__Exercise directions__: Among the records below, find the line that has "logic type,synth area share (%)"; from there, give the lines again exactly, and stop after the line that has "separate check: timing".

#### Stored data ####

Background: an optimization exercise with open tools, aiming at small area. Do not read the settings as production practice.
RTL that was checked went through simulation tests only; none was proved equivalent to the original.
Power and IR drop assume default switching activity.

Design crypt3_sha1, start of the top module:
module crypt3_sha1 (
  input  wire                ck_gclkcx_crypt,
  input  wire                cx_reset3,
  input  wire                ival_e1,
  input  wire                sha1c_e1,
  input  wire                sha1p_e1,
  input  wire                sha1m_e1,
  input  crypt3_pkg::quad_t  qn_e1,
  input  crypt3_pkg::quad_t  qm_e1,
  input  wire                ival_e2,
  input  crypt3_pkg::quad_t  qd_e2,
  output crypt3_pkg::quad_t  crypt3_out_e6,
  output logic               crypt3_active
);
For scale: roughly 720 flip-flops, roughly 38000 um2 of cells after synthesis.
==> flow/config.mk <==
export PLATFORM = sky130hd
export DESIGN_NAME = crypt3_sha1
export DESIGN_NICKNAME = crypt3_sha1
export VERILOG_FILES = /design/flow/design.v
export SDC_FILE = /design/flow/constraint.sdc
export NUM_CORES = 4
export LEC_CHECK = 0
export CAP_MARGIN = 20
export CORE_MARGIN = 2
export CORE_UTILIZATION = 40
export GPL_TIMING_DRIVEN = 0
export PLACE_DENSITY = 0.6
export SLEW_MARGIN = 20
==> flow/constraint.sdc <==
create_clock -name core_clock -period 5.5 [get_ports {ck_gclkcx_crypt}]
set_input_delay 1.1000 -clock core_clock [delete_from_list [all_inputs] [get_ports {ck_gclkcx_crypt}]]
set_output_delay 1.1000 -clock core_clock [all_outputs]
set_load 0.01 [all_outputs]
standard.sh (not shown) runs the stock make flow with config.mk's settings and CLKGATE_MAP_FILE= SYNTH_SCRIPT=/design/flow/synth_recipe.tcl, a recipe that flattens the netlist after the stock synthesis.
==> flow/flow/run.sh <==
#!/bin/bash
# the standard layout (standard.sh) with two area-only changes:
#  - port buffers are the smallest buffer (buf_1) instead of the resizer's pick
#  - the clock tree has no dummy loads and clusters more sinks per leaf buffer
# the tools write their logs under orfs/logs; make's own output goes to standard.log
export BUFFER_PORTS_ARGS="-buffer_cell sky130_fd_sc_hd__buf_1"
export CTS_ARGS="-sink_clustering_enable -repair_clock_nets -dont_use_dummy_load -sink_clustering_size 25 -sink_clustering_max_diameter 150"
bash standard.sh > standard.log 2>&1
The baseline completed with no timing, DRC or antenna violations.
Background: an optimization exercise with open tools, aiming at small area, a short achievable clock period and few clock cycles per item. Do not read the settings as production practice.
Function was checked by simulation only, so behaviour that the tests miss may differ from the original.
Power and IR drop assume default switching activity.

`design/flow/run.sh`:
```
#!/bin/bash
# synth_recipe.tcl (not shown) runs the flow's synth.tcl, then flattens the netlist and writes it again
# the make line also repeats each setting of config.mk as NAME=value (left out here)
make -C /OpenROAD-flow-scripts/flow DESIGN_CONFIG=/design/flow/config.mk WORK_HOME=/design/flow/orfs CLKGATE_MAP_FILE= SYNTH_SCRIPT=/design/flow/synth_recipe.tcl finish
```
`design/flow/config.mk`:
```
export PLATFORM = sky130hd
export DESIGN_NAME = best_fit_bin_packer
export DESIGN_NICKNAME = best_fit_bin_packer
export VERILOG_FILES = /design/flow/design.v
export SDC_FILE = /design/flow/constraint.sdc
export NUM_CORES = 4
export LEC_CHECK = 0
export CAP_MARGIN = 20
export CORE_MARGIN = 2
export CORE_UTILIZATION = 40
export SLEW_MARGIN = 20
```
`design/flow/constraint.sdc`:
```
create_clock -name core_clock -period 6.0 [get_ports {clock}]
set_input_delay 1.2000 -clock core_clock [delete_from_list [all_inputs] [get_ports {clock}]]
set_output_delay 1.2000 -clock core_clock [all_outputs]
set_load 0.01 [all_outputs]
```
`design/flow/design.v`:
```
`default_nettype none
package bfbp_pkg;
   localparam int unsigned WeightWidth = 16;
   localparam int unsigned IndexWidth  = 7;
   localparam int unsigned CountWidth  = 8;
   localparam int unsigned StatusWidth = 2;
   typedef enum logic [StatusWidth-1:0] {
      STATUS_PLACED     = 2'd0,
      STATUS_OVERWEIGHT = 2'd1,
      STATUS_FULL       = 2'd2
   } status_type;
   typedef struct packed {
      logic [WeightWidth-1:0] item_weight;
      logic                   last_item;
   } req_payload_type;
   typedef struct packed {
      logic [IndexWidth-1:0]  bin_index;
      logic                   opened_new;
      logic [CountWidth-1:0]  bins_in_use;
      logic [StatusWidth-1:0] status;
      logic                   set_done;
   } rsp_payload_type;
endpackage
`default_nettype wire
`default_nettype none
module bfbp_lt #(
   parameter int unsigned W = 16
) (
   input  wire logic [W-1:0] a,
   input  wire logic [W-1:0] b,
   output wire logic         lt
);
   localparam int unsigned L = $clog2(W);
   logic [W-1:0] gt_l [L+1];
   logic [W-1:0] ls_l [L+1];
   assign gt_l[0] = a & ~b;
   assign ls_l[0] = ~a & b;
   for (genvar l = 0; l < L; l++) begin : g_l
      for (genvar k = 0; k < W; k++) begin : g_k
         if ((k % (2 << l)) == 0 && (k + (1 << l)) < W) begin : g_m
            assign ls_l[l+1][k] = ls_l[l][k+(1<<l)] | (~gt_l[l][k+(1<<l)] & ls_l[l][k]);
            assign gt_l[l+1][k] = gt_l[l][k+(1<<l)] | (~ls_l[l][k+(1<<l)] & gt_l[l][k]);
         end else begin : g_p
            assign ls_l[l+1][k] = ls_l[l][k];
            assign gt_l[l+1][k] = gt_l[l][k];
         end
      end
   end
   assign lt = ls_l[L][0];
endmodule
module best_fit_bin_packer #(
   parameter int unsigned MAX_BINS = 128
) (
   input  wire logic              clock,
   input  wire logic              reset,
   input  wire logic              req_valid,
   output wire logic              req_ready,
   input  wire logic [15:0]       req_item_weight,
   input  wire logic              req_last_item,
   output wire logic              rsp_valid,
   input  wire logic              rsp_ready,
   output wire logic [6:0]        rsp_bin_index,
   output wire logic              rsp_opened_new,
   output wire logic [7:0]        rsp_bins_in_use,
   output wire logic [1:0]        rsp_status,
   output wire logic              rsp_set_done,
   input  wire logic              csr_wr_en,
   input  wire logic [15:0]       csr_wr_data
);
   localparam int unsigned N     = MAX_BINS;
   localparam int unsigned AW    = $clog2(MAX_BINS);      
   localparam int unsigned CW    = $clog2(MAX_BINS + 1);  
   localparam int unsigned WW    = 16;
   localparam int unsigned LANES = 16;
   localparam int unsigned LB    = $clog2(LANES);         
   localparam int unsigned ROWS  = N / LANES;             
   localparam int unsigned RB    = AW - LB;               
   localparam int unsigned G1    = LANES / 4;             
   typedef enum logic [1:0] {
      ST_IDLE = 2'd0,
      ST_SCAN = 2'd1,
      ST_FIN  = 2'd2
   } state_type;
   state_type       state_ff;
   logic [WW-1:0]   cap_ff;
   logic [WW-1:0]   weight_ff;
   logic            last_ff;
   logic            over_ff;
   logic [CW-1:0]   count_ff;
   logic            rsp_valid_ff;
   logic [WW-1:0]   newsp_ff;
   logic [6:0]      rsp_idx_ff;
   logic            rsp_new_ff;
   logic [7:0]      rsp_cnt_ff;
   logic [1:0]      rsp_st_ff;
   logic            rsp_done_ff;
   logic [WW-1:0]   space_mem [N];
   logic [RB:0]     rd_row;         
   logic            rd_v;
   logic [RB-1:0]   rd_base;
   logic [WW-1:0]   rd_data [LANES];
   logic            t1_v;
   logic            t1_cv [G1];
   logic [WW-1:0]   t1_cs [G1];
   logic [AW-1:0]   t1_ci [G1];
   logic            best_v;
   logic [WW-1:0]   best_s;
   logic [AW-1:0]   best_i;
   logic out_free, req_fire, commit;
   logic [RB:0]     rows_needed;
   assign out_free    = !rsp_valid_ff || rsp_ready;
   assign req_ready   = (state_ff == ST_IDLE) || ((state_ff == ST_FIN) && out_free);
   assign req_fire    = req_valid && req_ready;
   assign commit      = (state_ff == ST_FIN) && out_free;
   assign rows_needed = (RB+1)'((count_ff + CW'(LANES - 1)) >> LB);
   assign rsp_valid       = rsp_valid_ff;
   assign rsp_bin_index   = rsp_idx_ff;
   assign rsp_opened_new  = rsp_new_ff;
   assign rsp_bins_in_use = rsp_cnt_ff;
   assign rsp_status      = rsp_st_ff;
   assign rsp_set_done    = rsp_done_ff;
   logic            l_v [LANES];
   for (genvar l = 0; l < LANES; l++) begin : g_lane
      logic below;
      logic [AW-1:0] idx;
      assign idx = {rd_base, LB'(l)};
      bfbp_lt #(.W(WW)) u_fit (.a(rd_data[l]), .b(weight_ff), .lt(below));
      assign l_v[l] = (CW'(idx) < count_ff) && !below;
   end
   logic            n1_v [LANES/2];
   logic [WW-1:0]   n1_s [LANES/2];
   logic [AW-1:0]   n1_i [LANES/2];
   for (genvar k = 0; k < LANES / 2; k++) begin : g_n1
      logic less, sel;
      bfbp_lt #(.W(WW)) u_c (.a(rd_data[2*k+1]), .b(rd_data[2*k]), .lt(less));
      assign sel     = l_v[2*k+1] && (!l_v[2*k] || less);
      assign n1_v[k] = l_v[2*k] || l_v[2*k+1];
      assign n1_s[k] = sel ? rd_data[2*k+1] : rd_data[2*k];
      assign n1_i[k] = {rd_base, LB'(2*k + (sel ? 1 : 0))};
   end
   logic            n2_v [G1];
   logic [WW-1:0]   n2_s [G1];
   logic [AW-1:0]   n2_i [G1];
   for (genvar k = 0; k < G1; k++) begin : g_n2
      logic less, sel;
      bfbp_lt #(.W(WW)) u_c (.a(n1_s[2*k+1]), .b(n1_s[2*k]), .lt(less));
      assign sel     = n1_v[2*k+1] && (!n1_v[2*k] || less);
      assign n2_v[k] = n1_v[2*k] || n1_v[2*k+1];
      assign n2_s[k] = sel ? n1_s[2*k+1] : n1_s[2*k];
      assign n2_i[k] = sel ? n1_i[2*k+1] : n1_i[2*k];
   end
   logic            n3_v [2];
   logic [WW-1:0]   n3_s [2];
   logic [AW-1:0]   n3_i [2];
   for (genvar k = 0; k < 2; k++) begin : g_n3
      logic less, sel;
      bfbp_lt #(.W(WW)) u_c (.a(t1_cs[2*k+1]), .b(t1_cs[2*k]), .lt(less));
      assign sel     = t1_cv[2*k+1] && (!t1_cv[2*k] || less);
      assign n3_v[k] = t1_cv[2*k] || t1_cv[2*k+1];
      assign n3_s[k] = sel ? t1_cs[2*k+1] : t1_cs[2*k];
      assign n3_i[k] = sel ? t1_ci[2*k+1] : t1_ci[2*k];
   end
   logic            r_v;
   logic [WW-1:0]   r_s;
   logic [AW-1:0]   r_i;
   logic            r_less, r_sel;
   bfbp_lt #(.W(WW)) u_r (.a(n3_s[1]), .b(n3_s[0]), .lt(r_less));
   assign r_sel = n3_v[1] && (!n3_v[0] || r_less);
   assign r_v   = n3_v[0] || n3_v[1];
   assign r_s   = r_sel ? n3_s[1] : n3_s[0];
   assign r_i   = r_sel ? n3_i[1] : n3_i[0];
   logic            m_less, take;
   bfbp_lt #(.W(WW)) u_m (.a(r_s), .b(best_s), .lt(m_less));
   assign take = t1_v && r_v && (!best_v || m_less);
   logic            full;
   logic            do_write;
   logic [AW-1:0]   wr_idx;
   logic [WW-1:0]   wr_data;
   logic            opened;
   logic [CW-1:0]   res_count;
   logic [1:0]      status;
   assign full = (count_ff == CW'(N));
   always_comb begin
      do_write  = 1'b0;
      wr_idx    = best_i;
      wr_data   = best_s - weight_ff;
      opened    = 1'b0;
      res_count = count_ff;
      status    = 2'd0;
      if (over_ff) begin
         status = 2'd1;
      end else if (best_v) begin
         do_write = 1'b1;
      end else if (full) begin
         status = 2'd2;
      end else begin
         do_write  = 1'b1;
         wr_idx    = count_ff[AW-1:0];
         wr_data   = newsp_ff;
         opened    = 1'b1;
         res_count = count_ff + CW'(1);
      end
   end
   logic scan_done;
   assign scan_done = (rd_row >= rows_needed) && !rd_v;
   always_ff @(posedge clock) begin
      if (reset) begin
         state_ff     <= ST_IDLE;
         cap_ff       <= '1;
         count_ff     <= '0;
         rsp_valid_ff <= 1'b0;
      end else begin
         if (csr_wr_en) cap_ff <= csr_wr_data;
         if (rsp_ready) rsp_valid_ff <= 1'b0;
         case (state_ff)
            ST_IDLE: if (req_fire) state_ff <= (req_item_weight > cap_ff) ? ST_FIN : ST_SCAN;
            ST_SCAN: if (scan_done) state_ff <= ST_FIN;
            ST_FIN:  if (commit) begin
                        if (!req_fire) state_ff <= ST_IDLE;
                        else state_ff <= (req_item_weight > cap_ff) ? ST_FIN : ST_SCAN;
                     end
            default: state_ff <= ST_IDLE;
         endcase
         if (commit) begin
            rsp_valid_ff <= 1'b1;
            if (last_ff) count_ff <= '0;
            else         count_ff <= res_count;
         end
      end
   end
   always_ff @(posedge clock) begin
      if (req_fire) begin
         weight_ff <= req_item_weight;
         last_ff   <= req_last_item;
         over_ff   <= req_item_weight > cap_ff;
         rd_row    <= (RB+1)'(1);
         rd_v      <= 1'b1;
         rd_base   <= '0;
         for (int l = 0; l < LANES; l++) begin
            if (commit && do_write && (wr_idx == AW'(l))) begin
               rd_data[l] <= wr_data;
            end else begin
               rd_data[l] <= space_mem[l];
            end
         end
         t1_v      <= 1'b0;
         best_v    <= 1'b0;
      end else if (state_ff == ST_SCAN) begin
         newsp_ff <= cap_ff - weight_ff;
         rd_v <= 1'b0;
         if (rd_row < rows_needed) begin
            rd_v    <= 1'b1;
            rd_base <= rd_row[RB-1:0];
            rd_row  <= rd_row + (RB+1)'(1);
            for (int l = 0; l < LANES; l++) begin
               rd_data[l] <= space_mem[{rd_row[RB-1:0], LB'(l)}];
            end
         end
         t1_v <= rd_v;
         for (int k = 0; k < G1; k++) begin
            t1_cv[k] <= rd_v && n2_v[k];
            t1_cs[k] <= n2_s[k];
            t1_ci[k] <= n2_i[k];
         end
         if (take) begin
            best_v <= 1'b1;
            best_s <= r_s;
            best_i <= r_i;
         end
      end
      if (commit) begin
         rsp_idx_ff  <= (status == 2'd0) ? 7'(wr_idx) : 7'd0;
         rsp_new_ff  <= opened;
         rsp_cnt_ff  <= 8'(res_count);
         rsp_st_ff   <= status;
         rsp_done_ff <= last_ff;
      end
   end
   always_ff @(posedge clock) begin
      if (commit && do_write) begin
         space_mem[wr_idx] <= wr_data;
      end
   end
endmodule
`default_nettype wire
```
==> summary.txt <==
status timing/DRC/antenna clean; clock latency on the worst-skew pair 920 ps; Routed WL 349.2 mm; top layer in use met5; Worst setup SP type flop; fin crit share 98.49%; placer congestion estimate around 1.0; wire length per cell 30.96 um; syn nets about 7100; P&R area growth vs syn 14.71%; dpl hpwl ~230 mm; layout cell share with drive strength beyond 1 19.89%; CP required 6640 ps; clk slew on worst S/H paths roughly 70 ps; H-tree levels 4; Synth Warn # 32; RSZ-0062 raised after global routing false; post-synthesis register bit count around 2500; via/cell ratio just under 6; dpl ws -44.18 ps; average cell area after synthesis 15.84 um^2; metal1 wirelength 148.5 mm; Slew HR 25.30%; Fill cells 23780; CTS Buf Count around 250; asr flop ratio synth 0%; Max Clk Rate 0.1692 GHz; nets@finish 7464; vias in the first global route 63770; TritonCTS clock tree done; Worst Path Arrival 6550 ps; Pleak approximately 41 nW; synthesized instance count about 7000; Via Count between 60000 and 70000; Core Util, Final 45.99%; Post-synth EDFFs approximately 2500; DR WL met3 about 31 mm; residual overflow from global routing 0; first-pass GRT wire length 487.8 mm; Port Buf Inserts 58; main flop type after synthesis edfxtp_1; post-synth cell types 100; worst setup path class reg2reg; total global-route track usage about 25%; die area ~280000 um^2; final slew viol count 0; largest net degree at the start of global routing ~150; Min-Delay Path Class reg2reg; post-layout min period approximately 6000 ps; DRC errors left 0; starting density of the core between 40% and 50%; deepest clock path buffer count 4; core region area 275800 um^2; clk root buf clkbuf_16; Std-Cell Rows 193; clock sinks between 2000 and 2500; Final Hold Viols 0; cell area after synthesis between 100000 and 150000 um^2; metal2 WL 157.4 mm; Ports approximately 60; register area share after synthesis between 60% and 70%; CP Capture Type flop; initial DRC count slightly above 9000; Slew @ Worst Pin between 1000 and 1500 ps; initial antenna violation count 36; DR pass1 iterations 8; worst vdd ir 290.3 uV; Power Density 319.4 nW/um^2; MaxCap Viol Count 0; CP Max Fanout 10; Chip Height around 530 um; Post-Route Skew 47.24 ps; final worst slack roughly 90 ps; Final ANT Viol Nets 0; die width 529.8 um; Final Setup Violations 0
-- sequential cells by signal (all words and copies together), names as in the netlist, 2 cells and up, named ones only --
signal and count:
rsp_idx_ff 7, rsp_st_ff 2, t1_cs 64, newsp_ff 16, rd_base 3, count_ff 8
t1_cv 4, rd_row 4, state_ff 2, best_s 16, cap_ff 16, best_i 7
rsp_cnt_ff 8, rd_data 256, weight_ff 16, space_mem 2048, t1_ci 11
-- layout make-up --
cell class	count	area, um^2	share of cell area (%)
flip-flops and latches	2499	74650	58.86
multi-input cells	3804	33550	26.45
clock buffers	288	6335	4.994
repair buffers	528	4949	3.901
well taps	3705	4636	3.655
clock inverters	159	1567	1.235
inverters	287	1126	0.8878
diodes	10	25.02	0.01973
-- where the power goes --
part	switching, mW	internal, mW
combinational	3.40	1.16
sequential	0.321	20.3
clock	6.70	8.66
-- synthesized netlist by cell type (all sizes together), types with 16 or more instances --
library cell | n | area [um^2]
buf | 91 | 465.4
nor2 | 549 | 2068
a31oi | 20 | 140.1
o21ai | 222 | 1137
nor3 | 43 | 215.2
nand3 | 49 | 245.2
a21o | 37 | 277.8
o211ai | 104 | 785.8
ha | 57 | 713.2
o22ai | 40 | 250.2
mux2 | 47 | 529.3
o21a | 25 | 187.7
o221ai | 24 | 210.2
nand2 | 341 | 1287
edfxtp | 2459 | 73840
clkbuf | 300 | 1127
xnor2 | 17 | 148.9
a211oi | 206 | 1551
nor2b | 82 | 513.0
a221oi | 26 | 234.0
o31ai | 22 | 178.9
mux4 | 512 | 11530
dfxtp | 40 | 800.8
inv | 279 | 1050
a21oi | 381 | 1914
nand4 | 16 | 100.1
a21boi | 22 | 165.2
nand2b | 103 | 644.4
maj3 | 233 | 2351
mux2i | 382 | 3824
a22oi | 31 | 232.7
-- worst max-delay path, cell delays in order (launching register included) --
cell       delay, ps
edfxtp_1         650
inv_1            260
buf_4            260
maj3_1           370
maj3_1           400
a41o_1           230
a221oi_2         180
o21ai_1          120
maj3_2           320
o211ai_2         270
a31oi_4          100
buf_4            230
mux2i_1          130
maj3_2           310
maj3_2           320
a21o_1           180
a221oi_1         330
o21bai_1         130
o2111ai_2        140
buf_4            180
a21oi_1           60
a31oi_1          460
-- logic make-up after synthesis --
logic type,synth area share (%)
adder cells (fa/ha/maj),2.807
multiplexers,14.36
AND/OR/NAND/NOR,5.024
AO/OA/AOI/OAI,7.663
XOR/XNOR,0.2218
flip-flops,67.50
buffers and inverters,2.417
-- per-stage QoR --
step           hold WS (ps)  total power, mW  std cells  area [um^2]  TNS (ps)
6_report              469.0            40.51      11280       126800         0
5_1_grt               493.9            41.58      11270       126800         0
4_1_cts               490.8            40.67      11260       126600         0
3_5_place_dp          457.6            25.42      10820       118700    -652.7
3_3_place_gp          455.4            25.33      10810       118700     -2163
2_1_floorplan         433.8            22.85       6981       110600         0
-- layout by cell type, fill, tap and decap left out, types with 31 or more instances in the layout --
cell	synthesis	final
nand2b_1	103	103
nor3_1	43	43
nor2b_1	82	82
clkbuf_1	299	41
mux4_2	512	512
clkinv_1	8	56
buf_4	13	402
a211oi_1	205	205
buf_12	0	64
maj3_1	218	218
nand2_1	340	335
inv_1	276	258
o211ai_1	103	103
nand3_1	49	46
ha_1	57	57
a22oi_1	31	31
edfxtp_1	2459	2459
clkinv_2	0	48
mux2i_1	382	381
o21ai_0	205	202
clkdlybuf4s50_1	0	58
o22ai_1	40	40
mux2_2	46	46
a21oi_1	379	374
a21o_1	37	37
clkbuf_16	0	247
dfxtp_1	40	37
nor2_1	548	537
-- routing by layer --
metal / vias up / global-route usage, %
met3: 551 / 4.025
met4: 6 / 7.433
met5: - / 0
met2: 3160 / 37.28
li1: 28440 / -
met1: 34490 / 36.12
-- final timing paths --
kind,slack (ps),to,startpoint,depth (start not counted)
min,470,best_i[6],t1_ci[1][6],0
min reg2reg,470,best_i[6],t1_ci[1][6],0
max,90,t1_cs[3][12],weight_ff[6],21
max reg2reg,90,t1_cs[3][12],weight_ff[6],21
-- what timing repair did --
action                     in CTS  in global routing
setup buffers                   0                  5
hold buffers                    0                  0
gates resized for setup         1                 14
setup endpoints to repair      15                 38
pin swaps                       0                  2
hold endpoints to repair        0                  0
Testbench counts, summed over its fixed seeds: cycles 67,711, items 19,013.

separate check: timing with driven ports:
No port has a modelled driver above. Below, the same layout with a new extraction and two added sets of constraints. Step 1 (the two cells are an assumption about what drives the block):
set clk [get_ports {clock}]
set_driving_cell -lib_cell sky130_fd_sc_hd__clkbuf_16 $clk
set_driving_cell -lib_cell sky130_fd_sc_hd__buf_2 [delete_from_list [all_inputs] $clk]
Step 2 adds t to the input delays and takes it off the output delays; t is the mean of the earliest and latest rising clock arrival at the registers after step 1. Input paths then give back, and output paths get back, about the clock's delay inside the block. Slacks: ideal / step 1 / step 2; pairs: ideal / step 1.
shift t [ns]: 0.988
setup WS [ns]: 0.091 / 0.091 / 0.091
worst setup path at the end: register to register
worst slew at a driven data input, ns: 0.06
After both steps setup and hold are still met in this run. For this run, drivers alone change the setup slack by 0.000 ns; drivers and shift together by 0.000 ns.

####

__Task solution__:
logic type,synth area share (%)
adder cells (fa/ha/maj),2.807
multiplexers,14.36
AND/OR/NAND/NOR,5.024
AO/OA/AOI/OAI,7.663
XOR/XNOR,0.2218
flip-flops,67.50
buffers and inverters,2.417
-- per-stage QoR --
step           hold WS (ps)  total power, mW  std cells  area [um^2]  TNS (ps)
6_report              469.0            40.51      11280       126800         0
5_1_grt               493.9            41.58      11270       126800         0
4_1_cts               490.8            40.67      11260       126600         0
3_5_place_dp          457.6            25.42      10820       118700    -652.7
3_3_place_gp          455.4            25.33      10810       118700     -2163
2_1_floorplan         433.8            22.85       6981       110600         0
-- layout by cell type, fill, tap and decap left out, types with 31 or more instances in the layout --
cell	synthesis	final
nand2b_1	103	103
nor3_1	43	43
nor2b_1	82	82
clkbuf_1	299	41
mux4_2	512	512
clkinv_1	8	56
buf_4	13	402
a211oi_1	205	205
buf_12	0	64
maj3_1	218	218
nand2_1	340	335
inv_1	276	258
o211ai_1	103	103
nand3_1	49	46
ha_1	57	57
a22oi_1	31	31
edfxtp_1	2459	2459
clkinv_2	0	48
mux2i_1	382	381
o21ai_0	205	202
clkdlybuf4s50_1	0	58
o22ai_1	40	40
mux2_2	46	46
a21oi_1	379	374
a21o_1	37	37
clkbuf_16	0	247
dfxtp_1	40	37
nor2_1	548	537
-- routing by layer --
metal / vias up / global-route usage, %
met3: 551 / 4.025
met4: 6 / 7.433
met5: - / 0
met2: 3160 / 37.28
li1: 28440 / -
met1: 34490 / 36.12
-- final timing paths --
kind,slack (ps),to,startpoint,depth (start not counted)
min,470,best_i[6],t1_ci[1][6],0
min reg2reg,470,best_i[6],t1_ci[1][6],0
max,90,t1_cs[3][12],weight_ff[6],21
max reg2reg,90,t1_cs[3][12],weight_ff[6],21
-- what timing repair did --
action                     in CTS  in global routing
setup buffers                   0                  5
hold buffers                    0                  0
gates resized for setup         1                 14
setup endpoints to repair      15                 38
pin swaps                       0                  2
hold endpoints to repair        0                  0
Testbench counts, summed over its fixed seeds: cycles 67,711, items 19,013.

separate check: timing with driven ports:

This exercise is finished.